In the three other patients, the calcitonin levels from the FNA aspirate were elevated (Table 1). This test did not add further to the cytological diagnosis of metastatic MTC in them. It is notable to mention that in all patients, the lymph nodes exhibited findings suggestive of metastasis, namely, the lack of fatty hilum or rounded appearance independent of their small size (Table 1).
Post thyroidectomy. Three uninvolved lymph nodes (not shown) had FNA calcitonin level of <1 to 6.6 pg/mL.
FNA, fine-needle aspiration.
These cases illustrate the difficulties involved in the diagnosis and management of metastatic MTC. US-guided FNA was performed on a total of seven lymph nodes. Despite the normal size of these lymph nodes, abnormal US features such as rounded shape or no visible hilum were observed.
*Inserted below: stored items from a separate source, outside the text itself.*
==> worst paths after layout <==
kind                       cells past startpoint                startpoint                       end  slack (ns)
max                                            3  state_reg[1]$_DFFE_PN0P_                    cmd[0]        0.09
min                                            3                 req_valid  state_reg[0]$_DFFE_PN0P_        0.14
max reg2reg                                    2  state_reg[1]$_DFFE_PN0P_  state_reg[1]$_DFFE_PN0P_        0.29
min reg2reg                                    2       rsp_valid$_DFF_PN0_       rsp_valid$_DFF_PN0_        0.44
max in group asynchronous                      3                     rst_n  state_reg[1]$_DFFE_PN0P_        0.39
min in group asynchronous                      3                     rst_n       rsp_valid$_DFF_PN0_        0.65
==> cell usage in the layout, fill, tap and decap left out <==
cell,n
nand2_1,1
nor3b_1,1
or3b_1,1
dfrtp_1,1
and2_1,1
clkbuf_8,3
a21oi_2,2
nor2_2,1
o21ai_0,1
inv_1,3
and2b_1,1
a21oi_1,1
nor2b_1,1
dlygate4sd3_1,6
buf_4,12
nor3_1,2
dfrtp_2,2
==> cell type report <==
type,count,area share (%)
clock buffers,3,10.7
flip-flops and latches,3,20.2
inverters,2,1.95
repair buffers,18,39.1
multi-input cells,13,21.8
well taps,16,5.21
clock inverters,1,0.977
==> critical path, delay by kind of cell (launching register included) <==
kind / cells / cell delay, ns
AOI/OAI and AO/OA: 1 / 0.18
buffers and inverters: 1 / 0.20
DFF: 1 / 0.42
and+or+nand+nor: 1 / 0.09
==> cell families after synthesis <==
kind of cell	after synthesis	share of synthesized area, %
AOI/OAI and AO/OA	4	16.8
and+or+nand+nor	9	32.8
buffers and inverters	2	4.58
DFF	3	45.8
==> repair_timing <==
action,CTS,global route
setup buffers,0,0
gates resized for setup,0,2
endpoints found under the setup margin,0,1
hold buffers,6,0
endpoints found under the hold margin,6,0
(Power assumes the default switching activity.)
## src/rtl/fmc_pkg.sv

```systemverilog
`default_nettype none

package fmc_pkg;

  localparam int unsigned CfgWidth = 16;
  localparam int unsigned CfgIndexWidth = 2;

  localparam logic [6:0]  ManualSpeedRst = 7'd50;
  localparam logic [15:0] LockoutMsRst   = 16'd500;
  localparam logic [15:0] BurstHalfMsRst = 16'd300;
  localparam logic [6:0]  FullSpeed      = 7'd100;

  // Register indexes of the configuration port.
  localparam logic [CfgIndexWidth-1:0] RegManualSpeed = 2'd0;
  localparam logic [CfgIndexWidth-1:0] RegLockoutMs   = 2'd1;
  localparam logic [CfgIndexWidth-1:0] RegBurstHalfMs = 2'd2;

  // Mode codes as reported on the result channel.
  localparam logic [1:0] ModeManual = 2'd0;
  localparam logic [1:0] ModeAuto   = 2'd1;
  localparam logic [1:0] ModeBurst  = 2'd2;
  localparam logic [1:0] ModeStop   = 2'd3;

  typedef enum logic [3:0] {
    StManual = 4'b0001,
    StAuto   = 4'b0010,
    StBurst  = 4'b0100,
    StStop   = 4'b1000
  } fmc_state_e;

  typedef struct packed {
    logic [6:0]  manual_speed;
    logic [15:0] lockout_ms;
    logic [15:0] burst_half_ms;
  } fmc_cfg_t;

  typedef struct packed {
    logic [6:0] speed_percent;
    logic [1:0] mode;
    logic       mode_changed;
    logic       motor_stopped;
  } fmc_result_t;

  function automatic logic [1:0] mode_code(fmc_state_e st);
    logic [1:0] code;
    unique case (st)
      StManual: code = ModeManual;
      StAuto:   code = ModeAuto;
      StBurst:  code = ModeBurst;
      StStop:   code = ModeStop;
      default:  code = ModeManual;
    endcase
    return code;
  endfunction

endpackage

`default_nettype wire

```

## src/rtl/fmc_in_if.sv

```systemverilog
`default_nettype none

interface fmc_in_if;
  logic               valid;
  logic               ready;
  logic               button_level;
  logic signed [11:0] temperature_tenths;

  modport source (output valid, output button_level, output temperature_tenths,
                  input ready);
  modport sink (input valid, input button_level, input temperature_tenths,
                output ready);
endinterface

`default_nettype wire

```

## src/rtl/fmc_out_if.sv

```systemverilog
`default_nettype none

interface fmc_out_if;
  logic       valid;
  logic       ready;
  logic [6:0] speed_percent;
  logic [1:0] mode;
  logic       mode_changed;
  logic       motor_stopped;

  modport source (output valid, output speed_percent, output mode,
                  output mode_changed, output motor_stopped, input ready);
  modport sink (input valid, input speed_percent, input mode,
                input mode_changed, input motor_stopped, output ready);
endinterface

`default_nettype wire

```

## src/rtl/fmc_core.sv

```systemverilog
`default_nettype none

module fmc_core
  import fmc_pkg::*;
(
  input  wire logic                     clk_i,
  input  wire logic                     rst_ni,
  input  wire logic                     cfg_we_i,
  input  wire logic [CfgIndexWidth-1:0] cfg_index_i,
  input  wire logic [CfgWidth-1:0]      cfg_data_i,
  input  wire logic                     accept_i,
  input  wire logic                     button_level_i,
  input  wire logic signed [11:0]       temperature_tenths_i,
  output fmc_result_t                   result_o
);

  fmc_cfg_t   cfg_q;
  fmc_state_e state_q, state_d, state_adv;
  logic       prev_level_q;
  logic [15:0] since_q, since_d, since_inc;
  logic [15:0] burst_timer_q, burst_timer_d, timer_base, timer_inc;
  logic        burst_on_q, burst_on_d, on_base;
  logic        press;
  logic [10:0] temp_mag;
  logic [23:0] temp_prod;
  logic [8:0]  temp_div5;
  logic [6:0]  auto_speed;
  logic [6:0]  manual_speed;

  always_ff @(posedge clk_i or negedge rst_ni) begin
    if (!rst_ni) begin
      cfg_q.manual_speed  <= ManualSpeedRst;
      cfg_q.lockout_ms    <= LockoutMsRst;
      cfg_q.burst_half_ms <= BurstHalfMsRst;
    end else if (cfg_we_i) begin
      unique case (cfg_index_i)
        RegManualSpeed: cfg_q.manual_speed  <= cfg_data_i[6:0];
        RegLockoutMs:   cfg_q.lockout_ms    <= cfg_data_i;
        RegBurstHalfMs: cfg_q.burst_half_ms <= cfg_data_i;
        default: ;
      endcase
    end
  end

  always_comb begin
    unique case (state_q)
      StManual: state_adv = StAuto;
      StAuto:   state_adv = StBurst;
      StBurst:  state_adv = StStop;
      StStop:   state_adv = StManual;
      default:  state_adv = StManual;
    endcase
  end

  // Division by five through a reciprocal; exact for magnitudes below 2048.
  assign temp_mag  = temperature_tenths_i[10:0];
  assign temp_prod = {13'd0, temp_mag} * 24'd6554;
  assign temp_div5 = temp_prod[23:15];

  always_comb begin
    if (temperature_tenths_i[11] || temp_mag == 11'd0) begin
      auto_speed = 7'd0;
    end else if (temp_div5 > {2'd0, FullSpeed}) begin
      auto_speed = FullSpeed;
    end else begin
      auto_speed = temp_div5[6:0];
    end
  end

  assign manual_speed = (cfg_q.manual_speed > FullSpeed) ? FullSpeed : cfg_q.manual_speed;

  assign since_inc = (since_q == 16'hFFFF) ? since_q : since_q + 16'd1;
  assign press     = prev_level_q && !button_level_i && (since_inc > cfg_q.lockout_ms);
  assign state_d   = press ? state_adv : state_q;
  assign since_d   = press ? 16'd0 : since_inc;

  always_comb begin
    if (press && state_adv == StBurst) begin
      timer_base = 16'd0;
      on_base    = 1'b1;
    end else begin
      timer_base = burst_timer_q;
      on_base    = burst_on_q;
    end
    timer_inc     = timer_base + 16'd1;
    burst_timer_d = timer_base;
    burst_on_d    = on_base;
    result_o.mode          = mode_code(state_d);
    result_o.mode_changed  = press;
    result_o.motor_stopped = 1'b0;
    unique case (state_d)
      StManual: result_o.speed_percent = manual_speed;
      StAuto:   result_o.speed_percent = auto_speed;
      StBurst: begin
        result_o.speed_percent = on_base ? FullSpeed : 7'd0;
        // A zero half period acts as one, since the compare always holds.
        if (timer_inc >= cfg_q.burst_half_ms) begin
          burst_timer_d = 16'd0;
          burst_on_d    = !on_base;
        end else begin
          burst_timer_d = timer_inc;
        end
      end
      StStop: begin
        result_o.speed_percent = 7'd0;
        result_o.motor_stopped = 1'b1;
      end
      default: result_o.speed_percent = 7'd0;
    endcase
  end

  always_ff @(posedge clk_i or negedge rst_ni) begin
    if (!rst_ni) begin
      state_q       <= StManual;
      prev_level_q  <= 1'b1;
      since_q       <= 16'd0;
      burst_timer_q <= 16'd0;
      burst_on_q    <= 1'b1;
    end else if (accept_i) begin
      state_q       <= state_d;
      prev_level_q  <= button_level_i;
      since_q       <= since_d;
      burst_timer_q <= burst_timer_d;
      burst_on_q    <= burst_on_d;
    end
  end

endmodule

`default_nettype wire

```

## src/rtl/fmc_skid.sv

```systemverilog
`default_nettype none

module fmc_skid
  import fmc_pkg::*;
(
  input  wire logic        clk_i,
  input  wire logic        rst_ni,
  input  wire logic        push_i,
  input  wire fmc_result_t data_i,
  output logic             ready_o,
  fmc_out_if.source        out_res
);

  fmc_result_t main_q, skid_q;
  logic        main_valid_q, skid_valid_q;
  logic        pop;

  assign pop     = main_valid_q && out_res.ready;
  assign ready_o = !skid_valid_q;

  always_ff @(posedge clk_i or negedge rst_ni) begin
    if (!rst_ni) begin
      main_valid_q <= 1'b0;
      skid_valid_q <= 1'b0;
    end else if (!main_valid_q || pop) begin
      main_valid_q <= skid_valid_q || push_i;
      skid_valid_q <= 1'b0;
    end else if (push_i) begin
      skid_valid_q <= 1'b1;
    end
  end

  always_ff @(posedge clk_i) begin
    if (!main_valid_q || pop) begin
      main_q <= skid_valid_q ? skid_q : data_i;
    end else if (push_i) begin
      skid_q <= data_i;
    end
  end

  assign out_res.valid         = main_valid_q;
  assign out_res.speed_percent = main_q.speed_percent;
  assign out_res.mode          = main_q.mode;
  assign out_res.mode_changed  = main_q.mode_changed;
  assign out_res.motor_stopped = main_q.motor_stopped;

endmodule

`default_nettype wire

```

## src/rtl/fan_mode_controller_unit.sv

```systemverilog
`default_nettype none

// Fan mode controller. Each request is one millisecond tick with the button
// level and the temperature; each yields exactly one result with the speed,
// the mode, a press flag and the motor-stop flag. One request is taken every
// clock cycle unless the input stalls, and its result is registered in the
// output buffer: the mode, lockout and burst counters are updated at
// acceptance. A two-entry output buffer keeps requests flowing while a result
// waits, so the input only stalls once two results are held. Configuration
// writes take effect on the next cycle and belong in idle periods.
module fan_mode_controller_unit
  import fmc_pkg::*;
(
  input  wire logic                     clk_i,
  input  wire logic                     rst_ni,
  fmc_in_if.sink                        in_req,
  fmc_out_if.source                     out_res,
  input  wire logic                     cfg_we_i,
  input  wire logic [CfgIndexWidth-1:0] cfg_index_i,
  input  wire logic [CfgWidth-1:0]      cfg_data_i
);

  fmc_result_t result;
  logic        accept;
  logic        buf_ready;

  assign in_req.ready = buf_ready;
  assign accept       = in_req.valid && buf_ready;

  fmc_core u_core (
    .clk_i                (clk_i),
    .rst_ni               (rst_ni),
    .cfg_we_i             (cfg_we_i),
    .cfg_index_i          (cfg_index_i),
    .cfg_data_i           (cfg_data_i),
    .accept_i             (accept),
    .button_level_i       (in_req.button_level),
    .temperature_tenths_i (in_req.temperature_tenths),
    .result_o             (result)
  );

  fmc_skid u_skid (
    .clk_i   (clk_i),
    .rst_ni  (rst_ni),
    .push_i  (accept),
    .data_i  (result),
    .ready_o (buf_ready),
    .out_res (out_res)
  );

`ifndef SYNTH
  a_stop_flag: assert property (@(posedge clk_i) disable iff (!rst_ni)
    out_res.valid |-> (out_res.motor_stopped == (out_res.mode == ModeStop)))
    else $error("motor stop flag disagrees with mode");

  a_speed_range: assert property (@(posedge clk_i) disable iff (!rst_ni)
    out_res.valid |-> (out_res.speed_percent <= FullSpeed &&
                       (!out_res.motor_stopped || out_res.speed_percent == 7'd0)))
    else $error("speed out of range");

  a_stall_cause: assert property (@(posedge clk_i) disable iff (!rst_ni)
    !in_req.ready |-> out_res.valid)
    else $error("input stalled with no result pending");

  a_fill: assert property (@(posedge clk_i) disable iff (!rst_ni)
    (in_req.valid && in_req.ready) |=> out_res.valid)
    else $error("accepted request produced no result");
`endif

endmodule

`default_nettype wire
```

## src/flat_wrapper.sv

```systemverilog
// flat-port wrapper written by rule: the top's interface ports become plain ports
module fan_mode_controller_unit_flat import fmc_pkg::*;
  (clk_i, rst_ni, cfg_we_i, cfg_index_i, cfg_data_i, in_req_valid, in_req_button_level, in_req_temperature_tenths, in_req_ready, out_res_valid, out_res_speed_percent, out_res_mode, out_res_mode_changed, out_res_motor_stopped, out_res_ready);
  fmc_in_if in_req_i ();
  fmc_out_if out_res_i ();
  input  wire logic clk_i;
  input  wire logic rst_ni;
  input  wire logic cfg_we_i;
  input  wire logic [CfgIndexWidth-1:0] cfg_index_i;
  input  wire logic [CfgWidth-1:0] cfg_data_i;
  input wire logic [$bits(in_req_i.valid)-1:0] in_req_valid;
  input wire logic [$bits(in_req_i.button_level)-1:0] in_req_button_level;
  input wire logic [$bits(in_req_i.temperature_tenths)-1:0] in_req_temperature_tenths;
  output wire logic [$bits(in_req_i.ready)-1:0] in_req_ready;
  output wire logic [$bits(out_res_i.valid)-1:0] out_res_valid;
  output wire logic [$bits(out_res_i.speed_percent)-1:0] out_res_speed_percent;
  output wire logic [$bits(out_res_i.mode)-1:0] out_res_mode;
  output wire logic [$bits(out_res_i.mode_changed)-1:0] out_res_mode_changed;
  output wire logic [$bits(out_res_i.motor_stopped)-1:0] out_res_motor_stopped;
  input wire logic [$bits(out_res_i.ready)-1:0] out_res_ready;
  assign in_req_i.valid = in_req_valid;
  assign in_req_i.button_level = in_req_button_level;
  assign in_req_i.temperature_tenths = in_req_temperature_tenths;
  assign in_req_ready = in_req_i.ready;
  assign out_res_valid = out_res_i.valid;
  assign out_res_speed_percent = out_res_i.speed_percent;
  assign out_res_mode = out_res_i.mode;
  assign out_res_mode_changed = out_res_i.mode_changed;
  assign out_res_motor_stopped = out_res_i.motor_stopped;
  assign out_res_i.ready = out_res_ready;
  fan_mode_controller_unit u_core (.clk_i(clk_i), .rst_ni(rst_ni), .in_req(in_req_i), .out_res(out_res_i), .cfg_we_i(cfg_we_i), .cfg_index_i(cfg_index_i), .cfg_data_i(cfg_data_i));
endmodule
```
In four of the seven sampled lymph nodes, the syringe washout fluid calcitonin levels were significantly elevated (Table 1). In the remaining three uninvolved lymph nodes, the calcitonin level was low (<1‱6.6 pg/mL). In patient 1, the presence of reactive histiocytes led to the misinterpretation of cytology as findings consistent with reactive lymph node. In the case of patient 2, despite the smears being inadequate with mostly red blood cells, the syringe washout calcitonin was greater than the simultaneously drawn serum calcitonin level (257 pg/mL and 121 pg/mL, respectively). In this patient, surgery was performed based upon FNA syringe washing findings. Following surgical neck dissection, serum calcitonin is undetectable in one subject and has dropped by >80% in three other subjects, predicting a favorable outcome (8).
In our observation, this technique is especially useful in situations that yield scant specimen and when the number of biopsy passes is limited by the deep location of lymph nodes that are partially obscured by great vessels. In the latter situation, multiple attempts may be fraught with higher risk of complications. We conclude that calcitonin estimation in syringe washout fluid after FNA biopsy is a simple technique that can be easily performed. This technique is complementary to the cytological evaluation of metastatic cervical lymph node. It is especially useful in cases where the cytological specimen is deemed indeterminate or in cases with confusing cytological findings due to lymph nodes manifesting postoperative reactive changes. We have been able to use commercially available calcitonin assays and have not encountered limitations with reimbursements.